President Donald Trump recently patted himself on the back for the "most far-reaching regulatory reform" in U.S. history, which wasn't true but that wasn't the point. The point was that Trump has made eliminating government regulations one of his top priorities.
"We have decades of excess regulation to remove," he said, calling on his Cabinet members "to find and remove every single outdated, unlawful and excessive regulation currently on the books."
Trump and his Cabinet may want to rethink that proposition.
Last month on a Friday night, when the White House figured no one was looking, it quietly released a congressionally mandated report from the Office of Management and Budget spelling out both the costs of government regulations on the private sector and the estimated monetary benefits to the public.
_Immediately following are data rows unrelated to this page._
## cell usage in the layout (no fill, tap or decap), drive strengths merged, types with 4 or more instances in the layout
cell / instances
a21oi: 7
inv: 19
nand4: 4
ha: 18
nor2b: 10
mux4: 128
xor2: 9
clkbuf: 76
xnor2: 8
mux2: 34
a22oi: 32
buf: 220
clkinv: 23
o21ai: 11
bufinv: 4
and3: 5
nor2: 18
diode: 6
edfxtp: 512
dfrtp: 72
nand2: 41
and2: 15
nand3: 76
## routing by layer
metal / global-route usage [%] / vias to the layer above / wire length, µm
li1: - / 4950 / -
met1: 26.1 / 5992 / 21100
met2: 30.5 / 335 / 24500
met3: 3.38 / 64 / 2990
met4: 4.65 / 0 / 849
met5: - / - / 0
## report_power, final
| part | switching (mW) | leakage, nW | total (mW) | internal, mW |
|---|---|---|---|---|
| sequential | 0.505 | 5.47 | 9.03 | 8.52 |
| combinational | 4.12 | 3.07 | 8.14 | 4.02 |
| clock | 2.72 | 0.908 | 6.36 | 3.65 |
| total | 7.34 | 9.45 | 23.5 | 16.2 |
## config.mk

```make
export PLATFORM = sky130hd
export DESIGN_NAME = uart_host_bridge
export DESIGN_NICKNAME = d
export VERILOG_FILES = /design/src/rtl/uart_host_bridge.sv
export SDC_FILE = /design/constraint.sdc
export NUM_CORES = 1
export LEC_CHECK = 0
export ABC_AREA = 1
export CAP_MARGIN = 25
export CORE_MARGIN = 8
export CORE_UTILIZATION = 60
export DETAILED_ROUTE_END_ITERATION = 8
export GPL_ROUTABILITY_DRIVEN = 0
export PLACE_DENSITY = 0.77
export SETUP_SLACK_MARGIN = 0.4
export SYNTH_ARGS = -nofsm -noshare
export SYNTH_HDL_FRONTEND = slang
export SYNTH_SLANG_ARGS = --single-unit
```

## constraint.sdc

```tcl
create_clock -name clock -period 2.4 [get_ports clock]
set_input_delay 0.36 -clock clock [delete_from_list [all_inputs] [get_ports clock]]
set_output_delay 0.36 -clock clock [all_outputs]
set_load 0.05 [all_outputs]
```
--- src/rtl/wb_pkg.sv ---
`default_nettype none
// ============================================================================
// Module      : wb_pkg
// Description : Shared types and helpers for the register-file write-back path.
// Revision    : 1.0 - initial release
// ============================================================================
package wb_pkg;

    localparam int REG_ADDR_W = 5;
    localparam int REG_DATA_W = 32;
    localparam int NUM_REGS   = 32;

    typedef struct packed {
        logic [REG_ADDR_W-1:0] dest;
        logic [REG_DATA_W-1:0] data;
    } wb_entry_t;

    // Register 0 is hard-wired, so it never appears in a pending mask.
    function automatic logic [NUM_REGS-1:0] onehot_dest(input logic [REG_ADDR_W-1:0] dest);
        logic [NUM_REGS-1:0] oh;
        oh       = '0;
        oh[dest] = 1'b1;
        oh[0]    = 1'b0;
        return oh;
    endfunction

endpackage
`default_nettype wire

--- src/rtl/wb_fifo.sv ---
`default_nettype none
// ============================================================================
// Module      : wb_fifo
// Description : Synchronous non-fall-through FIFO of write-back entries with a
//               registered ready and per-slot valid/dest taps.
// Revision    : 1.0 - initial release
// ============================================================================
module wb_fifo
    import wb_pkg::*;
#(
    parameter int DEPTH = 4
) (
    input  logic                                clk,
    input  logic                                rst,
    input  logic                                flush,
    input  logic                                push,
    input  wb_entry_t                           push_entry,
    input  logic                                pop,
    output wb_entry_t                           head,
    output logic                                full,
    output logic                                empty,
    output logic                                ready,
    output logic [DEPTH-1:0]                    entry_valid,
    output logic [DEPTH-1:0][REG_ADDR_W-1:0]    entry_dest
);

    localparam int                c_PTR_W    = $clog2(DEPTH);
    localparam int                c_CNT_W    = c_PTR_W + 1;
    localparam logic [c_CNT_W-1:0] c_FULL_CNT = c_CNT_W'(DEPTH);

    wb_entry_t           r_mem [DEPTH];
    logic [c_PTR_W-1:0]  r_wr_ptr;
    logic [c_PTR_W-1:0]  r_rd_ptr;
    logic [c_CNT_W-1:0]  r_count;
    logic [c_CNT_W-1:0]  w_count_nxt;
    logic [DEPTH-1:0]    r_valid;
    logic                r_ready;
    logic                w_push;
    logic                w_pop;

    assign full   = (r_count == c_FULL_CNT);
    assign empty  = (r_count == '0);
    assign w_push = push && !full && !flush;
    assign w_pop  = pop && !empty && !flush;

    always_comb begin
        w_count_nxt = r_count;
        if (flush) begin
            w_count_nxt = '0;
        end else if (w_push && !w_pop) begin
            w_count_nxt = r_count + c_CNT_W'(1);
        end else if (w_pop && !w_push) begin
            w_count_nxt = r_count - c_CNT_W'(1);
        end
    end

    // Ready looks at the post-edge count, so a pop from full reopens it one cycle later.
    always_ff @(posedge clk or negedge rst) begin
        if (!rst) begin
            r_wr_ptr <= '0;
            r_rd_ptr <= '0;
            r_count  <= '0;
            r_valid  <= '0;
            r_ready  <= 1'b0;
        end else begin
            r_count <= w_count_nxt;
            r_ready <= (w_count_nxt != c_FULL_CNT);
            if (flush) begin
                r_wr_ptr <= '0;
                r_rd_ptr <= '0;
                r_valid  <= '0;
            end else begin
                if (w_pop) begin
                    r_rd_ptr          <= r_rd_ptr + c_PTR_W'(1);
                    r_valid[r_rd_ptr] <= 1'b0;
                end
                if (w_push) begin
                    r_wr_ptr          <= r_wr_ptr + c_PTR_W'(1);
                    r_valid[r_wr_ptr] <= 1'b1;
                end
            end
        end
    end

    always_ff @(posedge clk) begin
        if (w_push) begin
            r_mem[r_wr_ptr] <= push_entry;
        end
    end

    assign head        = r_mem[r_rd_ptr];
    assign ready       = r_ready;
    assign entry_valid = r_valid;

    generate
        for (genvar i = 0; i < DEPTH; i++) begin : g_dest
            assign entry_dest[i] = r_mem[i].dest;
        end
    endgenerate

endmodule
`default_nettype wire

--- src/rtl/regfile_writeback.sv ---
`default_nettype none
// ============================================================================
// Module      : regfile_writeback
// Description : Collects ALU and load results, arbitrates them onto the single
//               register-file write port and reports in-flight destinations.
//               WB_RR_ARB_EN selects round-robin instead of MEM-first priority.
// Revision    : 1.0 - initial release
// ============================================================================
module regfile_writeback
    import wb_pkg::*;
#(
    parameter int DEPTH  = 4,
    parameter int DATA_W = 32,
    parameter int ADDR_W = 5
) (
    input  logic              clk,
    input  logic              rst,
    input  logic              alu_valid,
    output logic              alu_ready,
    input  logic [ADDR_W-1:0] alu_dest,
    input  logic [DATA_W-1:0] alu_data,
    input  logic              mem_valid,
    output logic              mem_ready,
    input  logic [ADDR_W-1:0] mem_dest,
    input  logic [DATA_W-1:0] mem_data,
    input  logic              flush,
    output logic              Enable_Register_Write,
    output logic [ADDR_W-1:0] Destination_Write,
    output logic [DATA_W-1:0] Write_Value,
    output logic [31:0]       pending_mask,
    output logic              idle
);

    wb_entry_t                        w_alu_entry;
    wb_entry_t                        w_mem_entry;
    wb_entry_t                        w_alu_head;
    wb_entry_t                        w_mem_head;
    logic                             w_alu_full,  w_mem_full;
    logic                             w_alu_empty, w_mem_empty;
    logic                             w_alu_push,  w_mem_push;
    logic                             w_alu_pop,   w_mem_pop;
    logic                             w_grant_mem;
    logic                             w_any;
    logic [DEPTH-1:0]                 w_alu_vld,   w_mem_vld;
    logic [DEPTH-1:0][REG_ADDR_W-1:0] w_alu_dst,   w_mem_dst;
    logic [NUM_REGS-1:0]              w_mask;

    logic                             r_we;
    logic [ADDR_W-1:0]                r_dest;
    logic [DATA_W-1:0]                r_data;

    assign w_alu_entry = '{dest: alu_dest, data: alu_data};
    assign w_mem_entry = '{dest: mem_dest, data: mem_data};

    // Writes to r0 complete the handshake but are dropped here.
    assign w_alu_push = alu_valid && alu_ready && !w_alu_full && (alu_dest != '0);
    assign w_mem_push = mem_valid && mem_ready && !w_mem_full && (mem_dest != '0);

    wb_fifo #(.DEPTH(DEPTH)) u_alu_fifo (
        .clk         (clk),
        .rst         (rst),
        .flush       (flush),
        .push        (w_alu_push),
        .push_entry  (w_alu_entry),
        .pop         (w_alu_pop),
        .head        (w_alu_head),
        .full        (w_alu_full),
        .empty       (w_alu_empty),
        .ready       (alu_ready),
        .entry_valid (w_alu_vld),
        .entry_dest  (w_alu_dst)
    );

    wb_fifo #(.DEPTH(DEPTH)) u_mem_fifo (
        .clk         (clk),
        .rst         (rst),
        .flush       (flush),
        .push        (w_mem_push),
        .push_entry  (w_mem_entry),
        .pop         (w_mem_pop),
        .head        (w_mem_head),
        .full        (w_mem_full),
        .empty       (w_mem_empty),
        .ready       (mem_ready),
        .entry_valid (w_mem_vld),
        .entry_dest  (w_mem_dst)
    );

`ifdef WB_RR_ARB_EN
    logic r_last_mem;

    // Starts as "ALU granted last" so the first tie goes to MEM.
    assign w_grant_mem = !w_mem_empty && (w_alu_empty || !r_last_mem);

    always_ff @(posedge clk or negedge rst) begin
        if (!rst) begin
            r_last_mem <= 1'b0;
        end else if (!flush && !w_mem_empty && !w_alu_empty) begin
            r_last_mem <= w_grant_mem;
        end
    end
`else
    assign w_grant_mem = !w_mem_empty;
`endif

    assign w_any     = !w_mem_empty || !w_alu_empty;
    assign w_mem_pop = w_grant_mem;
    assign w_alu_pop = !w_alu_empty && !w_grant_mem;

    always_ff @(posedge clk or negedge rst) begin
        if (!rst) begin
            r_we   <= 1'b0;
            r_dest <= '0;
            r_data <= '0;
        end else if (flush) begin
            r_we   <= 1'b0;
            r_dest <= '0;
            r_data <= '0;
        end else if (w_any) begin
            r_we   <= 1'b1;
            r_dest <= w_grant_mem ? w_mem_head.dest : w_alu_head.dest;
            r_data <= w_grant_mem ? w_mem_head.data : w_alu_head.data;
        end else begin
            r_we   <= 1'b0;
        end
    end

    always_comb begin
        w_mask = '0;
        for (int i = 0; i < DEPTH; i++) begin
            if (w_alu_vld[i]) w_mask = w_mask | onehot_dest(w_alu_dst[i]);
            if (w_mem_vld[i]) w_mask = w_mask | onehot_dest(w_mem_dst[i]);
        end
        if (r_we) w_mask = w_mask | onehot_dest(r_dest);
    end

    assign Enable_Register_Write = r_we;
    assign Destination_Write     = r_dest;
    assign Write_Value           = r_data;
    assign pending_mask          = w_mask;
    assign idle                  = w_alu_empty && w_mem_empty && !r_we;

endmodule
`default_nettype wire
For example, the cost of imposing clean-air and clean-water rules on factories versus the benefit to ordinary people of not getting cancer and running up huge hospital bills.
In former President Obama's final year in office -- the period covered by the report -- 16 "major rules" were fully quantifiable, meaning their total costs and benefits were capable of being measured.
What Trump's budget office found was that these rules cost up to $4.9 billion to impose on businesses and resulted in up to $27.3 billion in benefits to the American people.
That means taxpayers got nearly six times as much in benefits as was spent regulating businesses.
And that, by any yardstick, is a hell of a good investment.
Amit Narang, a regulatory policy advocate with Public Citizen, told me the report was released by the White House with no fanfare around 7 p.m. Friday. He noted that the Trump administration missed its Dec. 31 deadline for the report by two months.